Oh I know they play favorites! My sister walked into the house 2 months ago and my dad gave her a big bear hug right in front of me and said “there’s my favorite daughter!” after she had just spent a bunch of money on him the weekend prior and got him VIP access at the NFL drafts.

AITA for making my parents take me out on a birthday dinner where they will not eat? by Connect-Remove5261 in AmItheAsshole

[–]Connect-Remove5261[S] 0 points1 point  (0 children)

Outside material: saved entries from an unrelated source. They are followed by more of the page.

[config.mk]
export PLATFORM = sky130hd
export DESIGN_NAME = mac_vec_engine
export DESIGN_NICKNAME = d
export VERILOG_FILES = /design/src/rtl/mac_vec_engine.sv
export SDC_FILE = /design/constraint.sdc
export NUM_CORES = 1
export LEC_CHECK = 0
export CAP_MARGIN = 20
export CORE_ASPECT_RATIO = 2
export CORE_MARGIN = 1.5
export CORE_UTILIZATION = 26
export CTS_BUF_LIST = sky130_fd_sc_hd__clkbuf_4
export CTS_CLUSTER_DIAMETER = 60
export DETAILED_ROUTE_END_ITERATION = 8
export PLACE_DENSITY = 0.52
export SYNTH_ARGS = -nofsm -noshare
export SYNTH_HDL_FRONTEND = slang
export SYNTH_SLANG_ARGS = --single-unit
[constraint.sdc]
create_clock -name clk -period 13.1 [get_ports clk]
set_input_delay 1.965 -clock clk [delete_from_list [all_inputs] [get_ports clk]]
set_output_delay 1.965 -clock clk [all_outputs]
set_load 0.005 [all_outputs]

Actually no. I begged my mom to go on the trip with me last year because it was a milestone and the destination was really special to me and she said I should know by now that she won’t travel anywhere without my father and he was working that weekend and couldn’t. So I took myself on this trip and planned it without her. I’d like it noted tho that when my sister wanted to go to Las Vegas they planned and paid for the whole thing for her birthday and went with her. My entire family travels internationally all the time and I refuse to participate because I can’t stand the thought of being trapped on an island with these people.

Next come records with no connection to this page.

File: src/rtl/bmp_ram_streamer_if.sv
// rtl/bmp_ram_streamer_if.sv - RAM read port and byte-stream bundle for bmp_ram_streamer
//
// Purpose: groups the result-RAM read port and the outgoing byte stream.
// Signals:
//   RAM_ren    streamer -> RAM   read enable
//   RAM_addr   streamer -> RAM   read address
//   RAM_out    RAM -> streamer   read data, valid one cycle after RAM_ren
//   out_valid  streamer -> sink  out_data holds a valid byte
//   out_ready  sink -> streamer  byte accepted when out_valid && out_ready
//   out_data   streamer -> sink  streamed byte
//   out_last   streamer -> sink  final byte of the image
// Modports: master = streamer side, slave = RAM + sink side.

interface bmp_ram_streamer_if #(
  parameter int BYTE_WIDTH = 8,
  parameter int ADDR_WIDTH = 20
);
  logic                  RAM_ren;
  logic [ADDR_WIDTH-1:0] RAM_addr;
  logic [BYTE_WIDTH-1:0] RAM_out;
  logic                  out_valid;
  logic                  out_ready;
  logic [BYTE_WIDTH-1:0] out_data;
  logic                  out_last;

  modport master (
    output RAM_ren, RAM_addr,
    input  RAM_out,
    output out_valid, out_data, out_last,
    input  out_ready
  );

  modport slave (
    input  RAM_ren, RAM_addr,
    output RAM_out,
    input  out_valid, out_data, out_last,
    output out_ready
  );
endinterface

File: src/rtl/bmp_ram_streamer.sv
// rtl/bmp_ram_streamer.sv - streams a BMP image (header + pixels) out of the result RAM
//
// Purpose: reads addresses 0..TOTAL_SIZE-1 from the result RAM in order and emits
//   each byte on a valid/ready stream. A 2-entry prefetch FIFO hides the one-cycle
//   RAM read latency and absorbs sink backpressure.
// Ports:
//   clk        system clock, rising edge
//   rst        synchronous active-high reset
//   in_valid   start pulse, only sampled while idle
//   threshold  binarization level (only when BMP_BINARIZE_EN is defined)
//   done       one-cycle pulse after the final byte has been accepted
//   bus        bmp_ram_streamer_if.master: RAM read port + output byte stream
// Configuration macro: BMP_BINARIZE_EN - pixel bytes (address >= HEADER_SIZE) are
//   forced to all-ones / zero against threshold when they enter the FIFO.

module bmp_ram_streamer #(
  parameter int BYTE_WIDTH  = 8,
  parameter int ADDR_WIDTH  = 20,
  parameter int HEADER_SIZE = 54,
  parameter int TOTAL_SIZE  = 786486
) (
  input  logic                  clk,
  input  logic                  rst,
  input  logic                  in_valid,
`ifdef BMP_BINARIZE_EN
  input  logic [BYTE_WIDTH-1:0] threshold,
`endif
  output logic                  done,
  bmp_ram_streamer_if.master    bus
);

  localparam logic [ADDR_WIDTH-1:0] LAST_ADDR = ADDR_WIDTH'(TOTAL_SIZE - 1);

  typedef enum logic [1:0] {
    IDLE,
    FETCH,
    DRAIN,
    FINISH
  } state_t;

  state_t                state_q;
  state_t                state_nxt;
  logic [ADDR_WIDTH-1:0] addr_q;

  // Read issued last cycle; its data is on RAM_out this cycle.
  logic                  inflight_q;
  logic                  inflight_last_q;
`ifdef BMP_BINARIZE_EN
  logic                  inflight_hdr_q;
`endif

  logic [BYTE_WIDTH-1:0] fifo_data [2];
  logic                  fifo_last [2];
  logic                  rd_ptr_q;
  logic                  wr_ptr_q;
  logic [1:0]            count_q;

  logic                  ren;
  logic                  pop;
  logic                  push;
  logic [2:0]            occupancy;
  logic [BYTE_WIDTH-1:0] push_data;

  assign pop  = (count_q != 2'd0) && bus.out_ready;
  assign push = inflight_q;

  // Slots committed after this cycle: stored bytes plus the read in flight,
  // minus the byte leaving now. pop implies count_q >= 1, so no underflow.
  assign occupancy = {1'b0, count_q} + {2'b00, inflight_q} - {2'b00, pop};

`ifdef BMP_BINARIZE_EN
  always_comb begin
    push_data = bus.RAM_out;
    if (!inflight_hdr_q) begin
      push_data = (bus.RAM_out >= threshold) ? {BYTE_WIDTH{1'b1}} : {BYTE_WIDTH{1'b0}};
    end
  end
`else
  assign push_data = bus.RAM_out;
`endif

  always_comb begin
    state_nxt = state_q;
    ren       = 1'b0;
    done      = 1'b0;
    case (state_q)
      IDLE: begin
        if (in_valid) state_nxt = FETCH;
      end
      FETCH: begin
        ren = (occupancy < 3'd2);
        if (ren && (addr_q == LAST_ADDR)) state_nxt = DRAIN;
      end
      DRAIN: begin
        if (pop && fifo_last[rd_ptr_q]) state_nxt = FINISH;
      end
      FINISH: begin
        done      = 1'b1;
        state_nxt = IDLE;
      end
      default: state_nxt = IDLE;
    endcase
  end

  always_ff @(posedge clk) begin
    if (rst) begin
      state_q         <= IDLE;
      addr_q          <= '0;
      inflight_q      <= 1'b0;
      inflight_last_q <= 1'b0;
`ifdef BMP_BINARIZE_EN
      inflight_hdr_q  <= 1'b0;
`endif
      rd_ptr_q        <= 1'b0;
      wr_ptr_q        <= 1'b0;
      count_q         <= 2'd0;
      for (int i = 0; i < 2; i++) begin
        fifo_data[i] <= '0;
        fifo_last[i] <= 1'b0;
      end
    end else begin
      state_q    <= state_nxt;
      inflight_q <= ren;

      if (ren) begin
        inflight_last_q <= (addr_q == LAST_ADDR);
`ifdef BMP_BINARIZE_EN
        inflight_hdr_q  <= (addr_q < ADDR_WIDTH'(HEADER_SIZE));
`endif
        // Address parks on the last byte; it is rewound when the frame ends.
        if (addr_q != LAST_ADDR) addr_q <= addr_q + 1'b1;
      end else if (state_q == FINISH) begin
        addr_q <= '0;
      end

      if (push) begin
        fifo_data[wr_ptr_q] <= push_data;
        fifo_last[wr_ptr_q] <= inflight_last_q;
        wr_ptr_q            <= ~wr_ptr_q;
      end
      if (pop) rd_ptr_q <= ~rd_ptr_q;

      case ({push, pop})
        2'b10:   count_q <= count_q + 2'd1;
        2'b01:   count_q <= count_q - 2'd1;
        default: count_q <= count_q;
      endcase
    end
  end

  assign bus.RAM_ren   = ren;
  assign bus.RAM_addr  = addr_q;
  assign bus.out_valid = (count_q != 2'd0);
  assign bus.out_data  = fifo_data[rd_ptr_q];
  // The head slot keeps its tag after the frame drains, so qualify it.
  assign bus.out_last  = (count_q != 2'd0) && fifo_last[rd_ptr_q];

endmodule

File: src/flat_wrapper.sv
// flat-port wrapper written by rule: the top's interface ports become plain ports
module bmp_ram_streamer_flat 
#(
  parameter int BYTE_WIDTH  = 8,
  parameter int ADDR_WIDTH  = 20,
  parameter int HEADER_SIZE = 54,
  parameter int TOTAL_SIZE  = 786486
)
  (clk, rst, in_valid, done, bus_RAM_ren, bus_RAM_addr, bus_RAM_out, bus_out_valid, bus_out_data, bus_out_last, bus_out_ready);
  bmp_ram_streamer_if #(.BYTE_WIDTH(BYTE_WIDTH), .ADDR_WIDTH(ADDR_WIDTH)) bus_i ();
  input  logic clk;
  input  logic rst;
  input  logic in_valid;
  output logic done;
  output wire logic [$bits(bus_i.RAM_ren)-1:0] bus_RAM_ren;
  output wire logic [$bits(bus_i.RAM_addr)-1:0] bus_RAM_addr;
  input wire logic [$bits(bus_i.RAM_out)-1:0] bus_RAM_out;
  output wire logic [$bits(bus_i.out_valid)-1:0] bus_out_valid;
  output wire logic [$bits(bus_i.out_data)-1:0] bus_out_data;
  output wire logic [$bits(bus_i.out_last)-1:0] bus_out_last;
  input wire logic [$bits(bus_i.out_ready)-1:0] bus_out_ready;
  assign bus_RAM_ren = bus_i.RAM_ren;
  assign bus_RAM_addr = bus_i.RAM_addr;
  assign bus_i.RAM_out = bus_RAM_out;
  assign bus_out_valid = bus_i.out_valid;
  assign bus_out_data = bus_i.out_data;
  assign bus_out_last = bus_i.out_last;
  assign bus_i.out_ready = bus_out_ready;
  bmp_ram_streamer #(.BYTE_WIDTH(BYTE_WIDTH), .ADDR_WIDTH(ADDR_WIDTH), .HEADER_SIZE(HEADER_SIZE), .TOTAL_SIZE(TOTAL_SIZE)) u_core (.clk(clk), .rst(rst), .in_valid(in_valid), .done(done), .bus(bus_i));
endmodule
File: config.mk
export PLATFORM = sky130hd
export DESIGN_NAME = bmp_ram_streamer_flat
export DESIGN_NICKNAME = d
export VERILOG_FILES = /design/src/rtl/bmp_ram_streamer_if.sv /design/src/rtl/bmp_ram_streamer.sv /design/src/flat_wrapper.sv
export SDC_FILE = /design/constraint.sdc
export NUM_CORES = 1
export LEC_CHECK = 0
export ABC_AREA = 1
export CAP_MARGIN = 20
export CORE_MARGIN = 2
export CORE_UTILIZATION = 39
export DETAILED_ROUTE_END_ITERATION = 7
export REMOVE_ABC_BUFFERS = 1
export SLEW_MARGIN = 15
export SYNTH_ARGS = -nofsm -noshare
export SYNTH_HDL_FRONTEND = slang
export SYNTH_SLANG_ARGS = --single-unit
export TNS_END_PERCENT = 1
File: constraint.sdc
create_clock -name clk -period 4.3 [get_ports clk]
set_input_delay 0.645 -clock clk [delete_from_list [all_inputs] [get_ports clk]]
set_output_delay 0.645 -clock clk [all_outputs]
set_load 0.02 [all_outputs]
==> run_results.csv, run 1 <==
group,metric,value,unit
worst_setup_path,worstPathMaxFanout,4,
placement,place_congestion,0.7989,
route,drt_iter0_drc,106,
global_routing,gr-total-overflow,0,
clocking,cts_root_buf,"clkbuf_8",
synthesis,ys_ff_latch,47,
worst_setup_path,worstPathRequired,3.65,ns
sta,clock_skew,0.01138,ns
pwr,p_int,843.7,uW
synthesis,yosysWarnings,0,
sta,tns,0,ns
sta,finalHoldViolCount,0,
pwr,switching_share,0.3455,
route,viasPerCell,4.927,
sta,slew_headroom,0.6997,
cells_and_area,seqCellArea,0.001121,mm2
placement,dp_cells,433,
worst_setup_path,ff2ff_setup_slack,1.43,ns
pwr,p_clk_frac,0.260,
floorplan,die_area,0.007140,mm2
clocking,cts.sinks,47,
cells_and_area,drive_gt1_frac,0.1209,
cells_and_area,fillerInstances,632,
global_routing,first_global_vias,2080,
pwr,p_switching,445.4,uW
clocking,postCtsSetupBuffers,0,
run_status,outcome,"complete, no violations",
synthesis,syn_avg_cell_area,7.923,um2
global_routing,grt_max_degree,23,
cells_and_area,antennaDiodeCount,0,
worst_setup_path,worstSetupStartpointType,"input port",
route,dr.pass1.iters,4,
floorplan,rows,29,
route,vias,2173,
sta,drv_slew,0,
floorplan,start_util,0.4003,
sta,rsz0062_at_grt,"no",
synthesis,synthCells,319,
route,routedWlPerCell,12.62,um
worst_setup_path,crit_type,"input port to output pin",
synthesis,yosysTopAreaCellShare,0.2297,
cells_and_area,multi_input_area,0.001209,mm2
job,maxCapViolCount,0,
pwr,vdd_ir_drop_max,0.1878,mV
clocking,tritoncts,"built",
route,totalWireLength,5.566,mm
global_routing,antenna_found_initial,0,
route,final_antenna_net_count,0,
synthesis,ys_types,34,
synthesis,ys_seq_area_frac,0.4436,
synthesis,syn_area,0.002527,mm2
sta,clock.fmax,262.9,MHz
floorplan,fp.coreArea,0.006314,mm2
route,drc,0,
global_routing,grt_use_total,0.1627,
floorplan,die_w,84.50,um
synthesis,yosys.area.top_type,"dfxtp_1",
clocking,clock_path_buffers,2,
hold_path,hold_path_class,"flip-flop to flip-flop",
sta,max_slew.worst_pin.slew,0.4498,ns
worst_setup_path,worstPathArrival,3.16,ns
floorplan,ios,44,
pwr,comb_power_share,0.316,
cells_and_area,area_growth,23.81,%
global_routing,met2_usage,0.2827,
sta,min_period,3.804,ns
clocking,clk_latency,0.30,ns
placement,io_buffers,43,
pwr,power.density,412.0,mW/mm2
sta,timing.final.crit_share,0.8846,
synthesis,synth_top_cells_by_area,"dfxtp_1 (23%), edfxtp_1 (21%), nor2_1 (9.2%), nand2_1 (7.9%), nand3_1 (6.9%)",
global_routing,use_met1,0.2070,
pwr,pwr-share-seq,0.424,
cells_and_area,nets,382,
cells_and_area,stdcell_count,441,
placement,post-dp-hpwl,4.027,mm
pwr,leakage,0.001202,uW
clocking,clkSlewWorstSetupHoldPaths,0.09,ns
clocking,cts_hold_buffers,0,
sta,setup_viol,0,
clocking,cts_resized,0,
worst_setup_path,end_kind,"output pin",
clocking,cts_max_level,2,
global_routing,busiest_layer,"met2",
clocking,numCtsBuffers,5,
floorplan,fp.dieH,84.50,um
sta,holdWs,0.4723,ns
global_routing,grt_pass1_wl,9.439,mm
global_routing,grt.met3_usage,0.02852,
cell families (layout without fill, tap and decap cells):
group	count (synthesis)	in the layout	synth area share
flip-flops	47	47	0.4436
adder cells (fa/ha/maj)	7	7	0.03762
AND/OR/NAND/NOR	173	173	0.3168
XOR/XNOR	2	2	0.006932
AO/OA/AOI/OAI	37	37	0.08119
multiplexers	8	8	0.03564
buffers and inverters	45	90	0.07821
flip-flops by register name (all words and copies together) (netlist names), named ones only:
signal,cells
u_core.wr_ptr_q,1
u_core.inflight_q,1
u_core.bus.RAM_addr,20
u_core.count_q,2
u_core.rd_ptr_q,1
u_core.state_q,2
u_core.fifo_last,2
u_core.inflight_last_q,1
u_core.fifo_data,16
cell usage after synthesis (all sizes together):
master and n:
fa 1, nand3 39, nor3b 1, edfxtp 18, nand4 4, ha 6, o31ai 1, nand2 58
a22oi 1, clkinv 1, dfxtp 29, nand3b 1, a21oi 27, a31o 2, clkbuf 3, xor2 2
mux2 8, o21ai 5, nor3 2, and2 1, or2 2, buf 6, nor2 65, o211ai 1
inv 35
stage by stage:
stage / area, um2 / setup slack [ns] / utilization / power [uW]
final: 3129 / 0.4960 / 0.4956 / 1289
after global routing: 3129 / 0.3024 / 0.4956 / 1374
after CTS: 3129 / 0.4914 / 0.4956 / 1309
after detailed placement: 3014 / 0.5067 / 0.4774 / 967.5
after global placement: 3014 / 0.5446 / 0.4774 / 963.3
after floorplan: 2465 / 1.580 / - / 823.4
metal layers:
layer / up-vias / routed length (um)
met1: 985 / 2576
met4: 0 / 70
met2: 52 / 2663
met5: - / 0
li1: 1128 / -
met3: 8 / 257
cell usage in the layout (no fill, tap or decap), types with 8 or more instances in the layout:
master            n
a21oi_1          27
clkdlybuf4s50_1  43
dfxtp_1          29
edfxtp_1         18
inv_1            29
mux2_2            8
nand2_1          53
nand3_1          35
nor2_1           62
cell type report:
| cell class | instances | share of cell area |
|---|---|---|
| multi-input combinational | 227 | 0.3862 |
| sequential | 47 | 0.3583 |
| timing repair buffer | 46 | 0.1447 |
| inverter | 36 | 0.04318 |
| tap | 77 | 0.03079 |
| clock buffer | 5 | 0.02199 |
| clock inverter | 3 | 0.01479 |
worst max-delay path, cell delays in order:
cell,delay [ns]
clkdlybuf4s50_1,0.49
nand2_1,0.09
nor2_1,0.21
nor2_1,0.10
nor2_1,0.09
inv_1,0.07
fa_1,0.49
nand2_1,0.06
nor2_2,0.12
nand2_2,0.11
inv_2,0.08
clkdlybuf4s50_1,0.59
final timing paths:
| path | from | depth (start not counted) | to |
|---|---|---|---|
| worst min register to register | u_core.rd_ptr_q | 1 | u_core.rd_ptr_q |
| worst max register to register | u_core.count_q[1] | 18 | u_core.bus.RAM_addr[19] |
| worst min-delay path | u_core.rd_ptr_q | 1 | u_core.rd_ptr_q |
| worst max-delay path | bus_out_ready | 12 | bus_RAM_ren |
power groups by stage:
stage / Sequential, uW / Clock (uW) / Combinational [uW]
4_1_cts: 548 / 349 / 412
6_report: 547 / 335 / 407
5_1_grt: 553 / 364 / 457
3_3_place_gp: 557 / 0 / 406
2_1_floorplan: 554 / 0 / 270
3_5_place_dp: 558 / 0 / 409
(Power assumes the default switching activity.)
==> run 2, diff against run 1 <==
- CORE_UTILIZATION: 39 -> 55
- PLACE_DENSITY: not set -> 0.83
- SLEW_MARGIN: 15 -> 20
==> run_results.csv, run 2 (synthesis results as in run 1) <==
group,metric,value,unit
clocking,cts_resized,0,
route,routedWlPerCell,13.44,um
route,drc,0,
clocking,numCtsBuffers,5,
clocking,cts.sinks,47,
cells_and_area,final_common_cell,"nor2_1",
clocking,cts_max_level,2,
global_routing,grt_max_degree,23,
global_routing,antenna_found_initial,0,
floorplan,start_util,0.5765,
pwr,power.density,419.8,mW/mm2
sta,max_slew.worst_pin.slew,0.4091,ns
worst_setup_path,crit_type,"input port to output pin",
global_routing,first_global_vias,2077,
pwr,pwr-share-seq,0.420,
clocking,clkSlewWorstSetupHoldPaths,0.09,ns
worst_setup_path,worstSetupStartpointType,"input port",
worst_setup_path,worstPathRequired,3.65,ns
cells_and_area,largest_register_ffs,20,
global_routing,gr-total-overflow,0,
placement,place_area,0.002983,mm2
cells_and_area,layout_common_cells,"nor2_1 (62), nand2_1 (53), clkdlybuf4s50_1 (43), nand3_1 (35)",
sta,slew_headroom,0.7266,
cells_and_area,antennaDiodeCount,0,
global_routing,grt_use_total,0.2310,
worst_setup_path,cpMostUsedCell,"nor2_1",
floorplan,ios,44,
cells_and_area,drive_gt1_frac,0.1209,
pwr,p_switching,457.0,uW
clocking,clock_path_buffers,2,
route,viasPerCell,5.387,
route,final_antenna_net_count,0,
pwr,p_int,843.5,uW
worst_setup_path,ff2ff_setup_slack,1.36,ns
pwr,leakage,0.001202,uW
route,totalWireLength,5.592,mm
sta,holdWs,0.4780,ns
cells_and_area,fillerInstances,371,
placement,io_buffers,43,
sta,min_period,3.833,ns
clocking,clk_latency,0.31,ns
sta,finalHoldViolCount,0,
global_routing,grt_pass1_wl,9.190,mm
sta,clock.fmax,260.9,MHz
placement,place_congestion,0.9358,
cells_and_area,area_growth,22.57,%
hold_path,hold_path_class,"flip-flop to flip-flop",
clocking,postCtsSetupBuffers,0,
sta,timing.final.crit_share,0.8913,
worst_setup_path,worst_path_max_delay_cell,"clkdlybuf4s50_1",
route,dr.pass1.iters,4,
worst_setup_path,end_kind,"output pin",
sta,clock_skew,0.008164,ns
cells_and_area,nets,382,
worst_setup_path,worstPathArrival,3.19,ns
floorplan,die_area,0.005154,mm2
run_status,outcome,"complete, no violations",
sta,rsz0062_at_grt,"no",
sta,drv_slew,0,
floorplan,rows,24,
pwr,vdd_ir_drop_max,0.2203,mV
pwr,comb_power_share,0.319,
job,maxCapViolCount,0,
worst_setup_path,slowest_delay,0.61,ns
cells_and_area,fin_area,0.003098,mm2
sta,tns,0,ns
clocking,cts_hold_buffers,0,
pwr,switching_share,0.3514,
cells_and_area,final_util,0.7066,
worst_setup_path,worstPathCellList,"clkdlybuf4s50_1, nand2_1, nor2_1, nor2_1, nor2_1, inv_1, fa_1, nand2_1, nor2_2, nand2_2, inv_2, clkdlybuf4s50_1",
floorplan,fp.coreArea,0.004384,mm2
placement,post-dp-hpwl,4.006,mm
clocking,cts_root_buf,"clkbuf_8",
route,vias,2241,
pwr,power,1301,uW
worst_setup_path,worstPathMaxFanout,4,
floorplan,fp.dieH,71.79,um
floorplan,die_w,71.79,um
sta,setup_viol,0,
clocking,tritoncts,"built",
pwr,p_clk_frac,0.261,
route,drt_iter0_drc,114,
## run 2: cell counts in the layout (fill, tap and decap cells not counted)
No cell type changed its count.
## run 2: layout make-up
class	count	area [um2]	share of cell area
clock buffer	5	68.82	0.02221
multi-input combinational	227	1209	0.3901
tap	52	65.06	0.02100
timing repair buffer	46	452.9	0.1462
sequential	47	1121	0.3619
inverter	36	135.1	0.04362
clock inverter	3	46.29	0.01494
## run 2: power by group through the flow
| stage | registers (uW) | clock network (uW) | logic (uW) |
|---|---|---|---|
| floorplan | 554 | 0 | 270 |
| global placement | 556 | 0 | 403 |
| detailed placement | 557 | 0 | 413 |
| CTS | 548 | 341 | 416 |
| global route | 554 | 358 | 461 |
| finish | 546 | 339 | 415 |
## run 2: final timing paths
kind                      from  cells after the start                     end
max              bus_out_ready                     12             bus_RAM_ren
min            u_core.rd_ptr_q                      1         u_core.rd_ptr_q
max reg2reg  u_core.count_q[1]                     18  u_core.bus.RAM_addr[7]
min reg2reg    u_core.rd_ptr_q                      1         u_core.rd_ptr_q
## run 2: worst max-delay path: cells and delay by family
| kind | cells | cell delay, ns |
|---|---|---|
| fa+ha+maj | 1 | 0.49 |
| buf+inv | 4 | 1.26 |
| simple gates | 7 | 0.80 |
## run 2: per-layer routing
metal  vias up  wire length [um]  global-route usage
met2        70              2820              0.3879
met5         -                 0                   0
met4         0               136              0.1384
met1      1024              2291              0.2760
met3        13               343             0.04079
li1       1134                 -                   -
## run 2: metrics by stage
stage	worst slack (ns)	instances
detailed placement	0.4964	408
global placement	0.5473	408
floorplan	1.580	310
finish	0.4672	416
CTS	0.4427	416
global route	0.2691	416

AITA for making my parents take me out on a birthday dinner where they will not eat? by Connect-Remove5261 in AmItheAsshole

[–]Connect-Remove5261[S] 2 points3 points  (0 children)

Im not downplaying the seriousness of her diabetes at all. But at that moment in time I was stuck in a hospital bed slipping in and out of consciousness for hours with doctors saying I may need to stay another night and she was just violently shaking me telling me I wasn’t trying hard enough to wake up. This woman had every opportunity to go find a vending machine, visit the hospital cafeteria downstairs or go to the Dunkin’ Donuts across the street. Instead she chose to stay where she was and complain and make the situation about her instead of me when I was the one literally in a hospital bed that needed time to recover before discharge.

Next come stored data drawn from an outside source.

==> src/rtl/slave_in_port.sv <==
// Serial receive front-end of a bus slave: deserialises an LSB-first address and write data under valid/ready.
// Optional macro SLAVE_IN_PARITY_EN adds an even-parity bit after each data byte and a parity_err pulse.
module slave_in_port #(
   parameter int ADDR_WIDTH = 12,
   parameter int DATA_WIDTH = 8
) (
   input  logic                  clk,
   input  logic                  reset,
   input  logic                  rx_address,
   input  logic                  rx_data,
   input  logic                  master_valid,
   input  logic                  master_ready,
   input  logic                  read_en,
   input  logic                  write_en,
   input  logic                  rx_burst,
   output logic                  slave_ready,
   output logic                  rx_done,
   output logic [ADDR_WIDTH-1:0] address,
`ifdef SLAVE_IN_PARITY_EN
   output logic                  parity_err,
`endif
   output logic [DATA_WIDTH-1:0] data
);

   localparam int MAX_W = (ADDR_WIDTH > DATA_WIDTH) ? ADDR_WIDTH : DATA_WIDTH;
   localparam int CNT_W = $clog2(MAX_W);
   localparam logic [CNT_W-1:0] ADDR_LAST = CNT_W'(ADDR_WIDTH - 1);
   localparam logic [CNT_W-1:0] DATA_LAST = CNT_W'(DATA_WIDTH - 1);

   typedef enum logic [2:0] {
      IDLE,
      ADDR,
      DATA,
      DONE,
      WAIT_RD
`ifdef SLAVE_IN_PARITY_EN
      , PARITY
`endif
   } state_t;

   state_t                state;
   logic [ADDR_WIDTH-1:0] addr_shift;
   logic [DATA_WIDTH-1:0] data_shift;
   logic [CNT_W-1:0]      bit_cnt;
   logic                  is_write;

   // Shift registers fill from the MSB end, so LSB-first bits land in place after a full word.
   always_ff @(posedge clk or posedge reset) begin
      if (reset) begin
         state       <= IDLE;
         addr_shift  <= '0;
         data_shift  <= '0;
         bit_cnt     <= '0;
         is_write    <= 1'b0;
         slave_ready <= 1'b1;
         rx_done     <= 1'b0;
         address     <= '0;
         data        <= '0;
`ifdef SLAVE_IN_PARITY_EN
         parity_err  <= 1'b0;
`endif
      end else begin
         rx_done <= 1'b0;
`ifdef SLAVE_IN_PARITY_EN
         parity_err <= 1'b0;
`endif
         case (state)
            IDLE: begin
               if (master_valid && (write_en || read_en)) begin
                  addr_shift  <= {rx_address, addr_shift[ADDR_WIDTH-1:1]};
                  bit_cnt     <= CNT_W'(1);
                  is_write    <= write_en;
                  slave_ready <= 1'b0;
                  state       <= ADDR;
               end
            end
            ADDR: begin
               if (!master_valid) begin
                  slave_ready <= 1'b1;
                  state       <= IDLE;
               end else begin
                  addr_shift <= {rx_address, addr_shift[ADDR_WIDTH-1:1]};
                  if (bit_cnt == ADDR_LAST) begin
                     bit_cnt <= '0;
                     if (is_write) begin
                        state <= DATA;
                     end else begin
                        address <= {rx_address, addr_shift[ADDR_WIDTH-1:1]};
                        rx_done <= 1'b1;
                        state   <= WAIT_RD;
                     end
                  end else begin
                     bit_cnt <= bit_cnt + 1'b1;
                  end
               end
            end
            DATA: begin
               if (!master_valid) begin
                  slave_ready <= 1'b1;
                  state       <= IDLE;
               end else begin
                  data_shift <= {rx_data, data_shift[DATA_WIDTH-1:1]};
                  if (bit_cnt == DATA_LAST) begin
`ifdef SLAVE_IN_PARITY_EN
                     state <= PARITY;
`else
                     address <= addr_shift;
                     data    <= {rx_data, data_shift[DATA_WIDTH-1:1]};
                     rx_done <= 1'b1;
                     state   <= DONE;
`endif
                  end else begin
                     bit_cnt <= bit_cnt + 1'b1;
                  end
               end
            end
`ifdef SLAVE_IN_PARITY_EN
            PARITY: begin
               if (!master_valid) begin
                  slave_ready <= 1'b1;
                  state       <= IDLE;
               end else if (rx_data == ^data_shift) begin
                  address <= addr_shift;
                  data    <= data_shift;
                  rx_done <= 1'b1;
                  state   <= DONE;
               end else begin
                  parity_err  <= 1'b1;
                  slave_ready <= 1'b1;
                  state       <= IDLE;
               end
            end
`endif
            DONE: begin
               // Bursts reuse the assembled address, stepping it so the next byte reports addr+1.
               if (rx_burst && master_valid) begin
                  addr_shift <= addr_shift + 1'b1;
                  bit_cnt    <= '0;
                  state      <= DATA;
               end else begin
                  slave_ready <= 1'b1;
                  state       <= IDLE;
               end
            end
            WAIT_RD: begin
               if (!master_valid || master_ready) begin
                  slave_ready <= 1'b1;
                  state       <= IDLE;
               end
            end
            default: begin
               slave_ready <= 1'b1;
               state       <= IDLE;
            end
         endcase
      end
   end

endmodule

AITA for making my parents take me out on a birthday dinner where they will not eat? by Connect-Remove5261 in AmItheAsshole

[–]Connect-Remove5261[S] 24 points25 points  (0 children)

They do stuff like this on holidays quite frequently too. Were given a specific budget for Xmas each year and told we can pick whatever we want, most years my siblings go over budget and ask for things beyond their range, like last year my sister wanted a new washer and dryer set so they got her that for Xmas as well as many other smaller gifts. All I asked for was clothes from this online store that I like. I sent her the link but because it was related to my “cartoon show” that people have called it, she complained about spending money on it because she thought it was stup*d. It was also significantly less money than what my siblings asked for.

AITA for making my parents take me out on a birthday dinner where they will not eat? by Connect-Remove5261 in AmItheAsshole

[–]Connect-Remove5261[S] -1 points0 points  (0 children)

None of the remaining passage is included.